As important as it is to define success on your own terms instead of comparing yourself to siblings and peers or expecting parents and teachers to define success for you, perhaps the most important thing to remember about defining success for yourself is that in order to be successful, you must feel successful. It is easy to look at grades and tests and report cards and think that success is purely objective, and that if you don’t achieve success at a predetermined, fact-based level, you are not only not successful – you are actually a failure. Just as I always say you should never give up, no matter your challenges, so too I say that the only unacceptable way to define your own success is to automatically assume that not reaching whatever numerical or letter-grade bar you set for yourself makes you a failure. Just as I say that improving your study skills is a journey, so too is finding your own definition of success. Along the way, you may feel more successful sometimes and less successful other times, but if you focus on defining success by building on positive steps you’ve taken on your study skills journey instead of letting grades you wish were better get you down, over time, you will find that you are more and more able to define success, because you will know what it takes for you for reach it.

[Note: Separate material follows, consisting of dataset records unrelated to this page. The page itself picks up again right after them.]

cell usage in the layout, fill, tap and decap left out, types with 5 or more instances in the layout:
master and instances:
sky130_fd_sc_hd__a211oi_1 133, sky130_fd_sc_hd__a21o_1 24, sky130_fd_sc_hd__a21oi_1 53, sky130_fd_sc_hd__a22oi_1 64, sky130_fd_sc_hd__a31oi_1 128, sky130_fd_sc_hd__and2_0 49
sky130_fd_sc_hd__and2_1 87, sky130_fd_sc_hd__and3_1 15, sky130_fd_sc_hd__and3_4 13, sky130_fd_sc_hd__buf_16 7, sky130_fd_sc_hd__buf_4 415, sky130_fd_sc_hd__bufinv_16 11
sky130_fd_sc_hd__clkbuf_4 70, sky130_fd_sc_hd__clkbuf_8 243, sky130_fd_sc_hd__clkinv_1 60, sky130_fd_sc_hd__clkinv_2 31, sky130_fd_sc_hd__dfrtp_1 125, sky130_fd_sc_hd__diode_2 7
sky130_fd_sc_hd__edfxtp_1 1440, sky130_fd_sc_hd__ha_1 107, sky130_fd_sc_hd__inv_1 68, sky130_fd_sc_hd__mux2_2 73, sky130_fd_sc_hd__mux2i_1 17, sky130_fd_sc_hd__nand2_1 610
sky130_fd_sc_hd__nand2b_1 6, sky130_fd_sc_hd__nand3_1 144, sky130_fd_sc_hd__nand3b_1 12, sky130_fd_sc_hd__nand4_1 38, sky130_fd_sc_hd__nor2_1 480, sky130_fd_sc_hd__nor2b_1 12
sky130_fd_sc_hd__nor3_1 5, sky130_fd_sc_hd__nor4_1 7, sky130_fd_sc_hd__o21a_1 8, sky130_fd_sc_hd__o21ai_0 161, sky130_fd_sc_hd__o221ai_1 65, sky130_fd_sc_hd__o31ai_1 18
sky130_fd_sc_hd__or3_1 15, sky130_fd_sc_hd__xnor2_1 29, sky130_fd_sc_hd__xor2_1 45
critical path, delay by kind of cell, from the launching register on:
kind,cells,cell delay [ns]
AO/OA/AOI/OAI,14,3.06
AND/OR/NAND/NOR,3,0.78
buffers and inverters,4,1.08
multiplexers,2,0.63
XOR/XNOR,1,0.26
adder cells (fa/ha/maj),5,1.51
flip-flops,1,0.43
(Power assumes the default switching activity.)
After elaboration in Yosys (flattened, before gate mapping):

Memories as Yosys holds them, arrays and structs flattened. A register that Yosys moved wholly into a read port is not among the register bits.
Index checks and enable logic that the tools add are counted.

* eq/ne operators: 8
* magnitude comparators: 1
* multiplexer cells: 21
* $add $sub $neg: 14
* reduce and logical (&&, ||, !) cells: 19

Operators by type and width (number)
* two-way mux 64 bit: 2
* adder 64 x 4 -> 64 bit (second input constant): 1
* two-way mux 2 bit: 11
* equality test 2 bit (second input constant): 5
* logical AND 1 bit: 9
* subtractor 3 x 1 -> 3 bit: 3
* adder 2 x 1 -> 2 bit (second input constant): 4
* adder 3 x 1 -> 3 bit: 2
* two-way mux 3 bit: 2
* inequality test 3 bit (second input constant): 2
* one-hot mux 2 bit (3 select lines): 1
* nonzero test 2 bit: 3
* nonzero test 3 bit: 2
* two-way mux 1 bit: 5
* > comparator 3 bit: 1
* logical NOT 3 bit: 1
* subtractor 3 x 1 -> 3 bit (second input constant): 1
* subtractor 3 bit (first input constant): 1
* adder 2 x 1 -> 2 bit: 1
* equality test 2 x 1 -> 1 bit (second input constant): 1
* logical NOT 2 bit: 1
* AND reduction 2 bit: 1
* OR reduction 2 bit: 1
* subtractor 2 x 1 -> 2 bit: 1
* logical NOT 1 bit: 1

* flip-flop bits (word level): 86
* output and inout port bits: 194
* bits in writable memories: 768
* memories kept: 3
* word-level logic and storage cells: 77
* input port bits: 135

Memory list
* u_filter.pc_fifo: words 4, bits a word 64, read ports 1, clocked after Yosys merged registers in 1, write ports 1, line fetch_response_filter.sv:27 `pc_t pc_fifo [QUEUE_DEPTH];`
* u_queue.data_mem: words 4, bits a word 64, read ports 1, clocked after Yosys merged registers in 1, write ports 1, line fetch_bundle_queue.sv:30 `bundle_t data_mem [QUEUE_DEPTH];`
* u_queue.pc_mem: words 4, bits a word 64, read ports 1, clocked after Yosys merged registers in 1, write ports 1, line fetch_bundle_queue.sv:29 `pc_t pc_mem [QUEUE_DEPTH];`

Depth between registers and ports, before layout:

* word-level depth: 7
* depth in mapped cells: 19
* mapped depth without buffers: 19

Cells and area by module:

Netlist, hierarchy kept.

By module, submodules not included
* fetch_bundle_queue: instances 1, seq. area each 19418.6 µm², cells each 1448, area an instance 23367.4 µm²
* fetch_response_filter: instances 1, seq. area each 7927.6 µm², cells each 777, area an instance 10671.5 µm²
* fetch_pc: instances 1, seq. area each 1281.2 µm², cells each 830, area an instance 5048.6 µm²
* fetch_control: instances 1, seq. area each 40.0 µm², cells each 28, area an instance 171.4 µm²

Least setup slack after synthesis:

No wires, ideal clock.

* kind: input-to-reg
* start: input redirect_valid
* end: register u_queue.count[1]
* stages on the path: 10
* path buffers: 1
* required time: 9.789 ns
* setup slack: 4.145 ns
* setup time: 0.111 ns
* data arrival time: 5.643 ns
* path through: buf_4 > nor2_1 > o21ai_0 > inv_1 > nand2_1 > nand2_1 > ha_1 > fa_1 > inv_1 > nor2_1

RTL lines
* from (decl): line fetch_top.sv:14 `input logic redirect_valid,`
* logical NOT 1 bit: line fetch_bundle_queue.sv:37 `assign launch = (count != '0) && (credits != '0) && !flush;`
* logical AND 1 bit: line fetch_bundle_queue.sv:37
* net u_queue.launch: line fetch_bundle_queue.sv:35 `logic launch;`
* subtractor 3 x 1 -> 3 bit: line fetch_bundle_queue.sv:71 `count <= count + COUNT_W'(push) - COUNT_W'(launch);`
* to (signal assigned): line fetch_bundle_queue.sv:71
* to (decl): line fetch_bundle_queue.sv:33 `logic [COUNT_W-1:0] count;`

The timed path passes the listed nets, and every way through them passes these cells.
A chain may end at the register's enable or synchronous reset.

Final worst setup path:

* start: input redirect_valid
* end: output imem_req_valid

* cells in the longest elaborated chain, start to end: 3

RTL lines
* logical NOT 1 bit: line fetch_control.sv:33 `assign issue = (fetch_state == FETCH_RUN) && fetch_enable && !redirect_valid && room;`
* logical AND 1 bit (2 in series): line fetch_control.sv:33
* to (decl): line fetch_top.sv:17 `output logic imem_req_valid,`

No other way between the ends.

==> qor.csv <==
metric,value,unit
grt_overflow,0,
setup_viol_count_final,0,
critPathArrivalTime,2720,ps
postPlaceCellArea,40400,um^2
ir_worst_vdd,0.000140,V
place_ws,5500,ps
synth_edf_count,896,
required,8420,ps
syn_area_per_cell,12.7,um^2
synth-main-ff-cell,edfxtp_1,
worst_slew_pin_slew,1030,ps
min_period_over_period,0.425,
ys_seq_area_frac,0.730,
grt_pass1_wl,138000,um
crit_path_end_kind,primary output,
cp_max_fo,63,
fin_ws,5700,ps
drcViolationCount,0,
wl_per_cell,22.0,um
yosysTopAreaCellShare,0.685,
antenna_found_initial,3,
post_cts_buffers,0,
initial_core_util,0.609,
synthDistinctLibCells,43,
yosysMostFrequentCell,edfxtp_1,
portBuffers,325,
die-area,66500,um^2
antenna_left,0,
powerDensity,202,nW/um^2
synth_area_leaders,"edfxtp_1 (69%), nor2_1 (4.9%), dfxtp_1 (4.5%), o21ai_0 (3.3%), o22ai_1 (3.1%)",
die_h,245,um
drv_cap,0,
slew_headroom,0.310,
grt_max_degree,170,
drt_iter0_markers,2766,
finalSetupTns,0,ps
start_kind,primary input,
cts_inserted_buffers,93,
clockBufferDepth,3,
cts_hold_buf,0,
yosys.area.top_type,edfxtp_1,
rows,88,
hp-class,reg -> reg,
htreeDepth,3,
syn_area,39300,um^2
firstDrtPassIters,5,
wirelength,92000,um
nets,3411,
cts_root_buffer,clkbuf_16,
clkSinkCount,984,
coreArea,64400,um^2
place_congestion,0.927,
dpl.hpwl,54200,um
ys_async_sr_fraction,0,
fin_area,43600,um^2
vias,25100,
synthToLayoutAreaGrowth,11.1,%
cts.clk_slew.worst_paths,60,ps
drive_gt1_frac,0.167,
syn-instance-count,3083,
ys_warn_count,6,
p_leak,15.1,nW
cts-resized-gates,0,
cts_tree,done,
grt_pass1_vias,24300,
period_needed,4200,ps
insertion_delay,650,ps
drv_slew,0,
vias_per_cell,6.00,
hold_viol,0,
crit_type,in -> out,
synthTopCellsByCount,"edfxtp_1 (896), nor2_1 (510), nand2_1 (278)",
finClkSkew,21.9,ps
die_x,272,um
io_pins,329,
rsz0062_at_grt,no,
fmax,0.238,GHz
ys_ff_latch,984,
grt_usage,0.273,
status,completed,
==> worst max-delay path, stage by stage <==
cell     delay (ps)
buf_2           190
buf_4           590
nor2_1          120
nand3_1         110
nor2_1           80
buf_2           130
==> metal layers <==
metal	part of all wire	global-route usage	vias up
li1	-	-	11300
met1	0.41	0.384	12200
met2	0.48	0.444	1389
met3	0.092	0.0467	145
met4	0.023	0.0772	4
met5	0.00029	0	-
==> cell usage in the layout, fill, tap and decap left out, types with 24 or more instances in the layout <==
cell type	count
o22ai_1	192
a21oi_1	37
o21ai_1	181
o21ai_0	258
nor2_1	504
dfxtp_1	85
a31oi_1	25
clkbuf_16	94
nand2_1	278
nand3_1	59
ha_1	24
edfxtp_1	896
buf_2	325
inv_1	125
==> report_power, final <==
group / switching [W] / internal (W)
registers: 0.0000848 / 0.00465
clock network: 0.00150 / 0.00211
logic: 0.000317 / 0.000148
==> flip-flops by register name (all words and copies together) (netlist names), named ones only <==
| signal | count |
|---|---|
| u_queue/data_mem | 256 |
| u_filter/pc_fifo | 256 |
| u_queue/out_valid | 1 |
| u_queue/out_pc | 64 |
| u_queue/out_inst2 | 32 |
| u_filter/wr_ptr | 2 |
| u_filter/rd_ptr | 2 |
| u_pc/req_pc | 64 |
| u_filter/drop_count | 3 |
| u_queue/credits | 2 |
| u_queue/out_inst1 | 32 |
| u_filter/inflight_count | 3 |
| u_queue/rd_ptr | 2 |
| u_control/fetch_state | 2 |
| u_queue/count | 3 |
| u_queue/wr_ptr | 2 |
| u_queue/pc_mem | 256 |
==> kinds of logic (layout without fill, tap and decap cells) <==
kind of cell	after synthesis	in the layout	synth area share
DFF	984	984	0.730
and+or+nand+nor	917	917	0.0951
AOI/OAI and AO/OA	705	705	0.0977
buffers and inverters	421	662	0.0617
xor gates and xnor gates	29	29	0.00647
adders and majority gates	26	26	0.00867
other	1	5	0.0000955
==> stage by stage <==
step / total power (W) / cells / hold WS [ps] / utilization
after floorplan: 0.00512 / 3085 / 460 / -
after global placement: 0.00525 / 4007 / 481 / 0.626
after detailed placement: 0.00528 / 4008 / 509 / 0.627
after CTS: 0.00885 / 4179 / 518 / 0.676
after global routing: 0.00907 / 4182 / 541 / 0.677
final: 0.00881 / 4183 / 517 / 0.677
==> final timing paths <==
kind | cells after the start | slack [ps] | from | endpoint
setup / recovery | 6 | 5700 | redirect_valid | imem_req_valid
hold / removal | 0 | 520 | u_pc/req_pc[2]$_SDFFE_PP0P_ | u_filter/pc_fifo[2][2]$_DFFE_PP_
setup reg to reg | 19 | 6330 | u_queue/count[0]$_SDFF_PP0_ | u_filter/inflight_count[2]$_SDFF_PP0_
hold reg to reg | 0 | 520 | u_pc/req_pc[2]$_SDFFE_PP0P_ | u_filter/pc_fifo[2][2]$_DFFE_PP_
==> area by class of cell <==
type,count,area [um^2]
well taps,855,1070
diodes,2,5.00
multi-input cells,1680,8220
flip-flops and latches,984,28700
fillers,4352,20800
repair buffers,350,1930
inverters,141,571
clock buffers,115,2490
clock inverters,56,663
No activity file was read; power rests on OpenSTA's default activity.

The definition of success is very broad, very subjective, and, most importantly, unique to each and every one of you. Moving beyond comparing yourself to siblings and peers or letting parents and teachers continue to define success for you is not easy, and it will not happen overnight. Learning to define success on your own terms means developing your definition of success right along with your study skills. It means accepting that your best is your best, as well as that needing to do better next time does not, and never will, make you a failure. Most of all, it means that in order to be successful, you need to feel successful. Whenever you feel successful, you should remember what you did to feel that way, so you will continue to do what it takes to be successful, build success upon success, and make your success your own.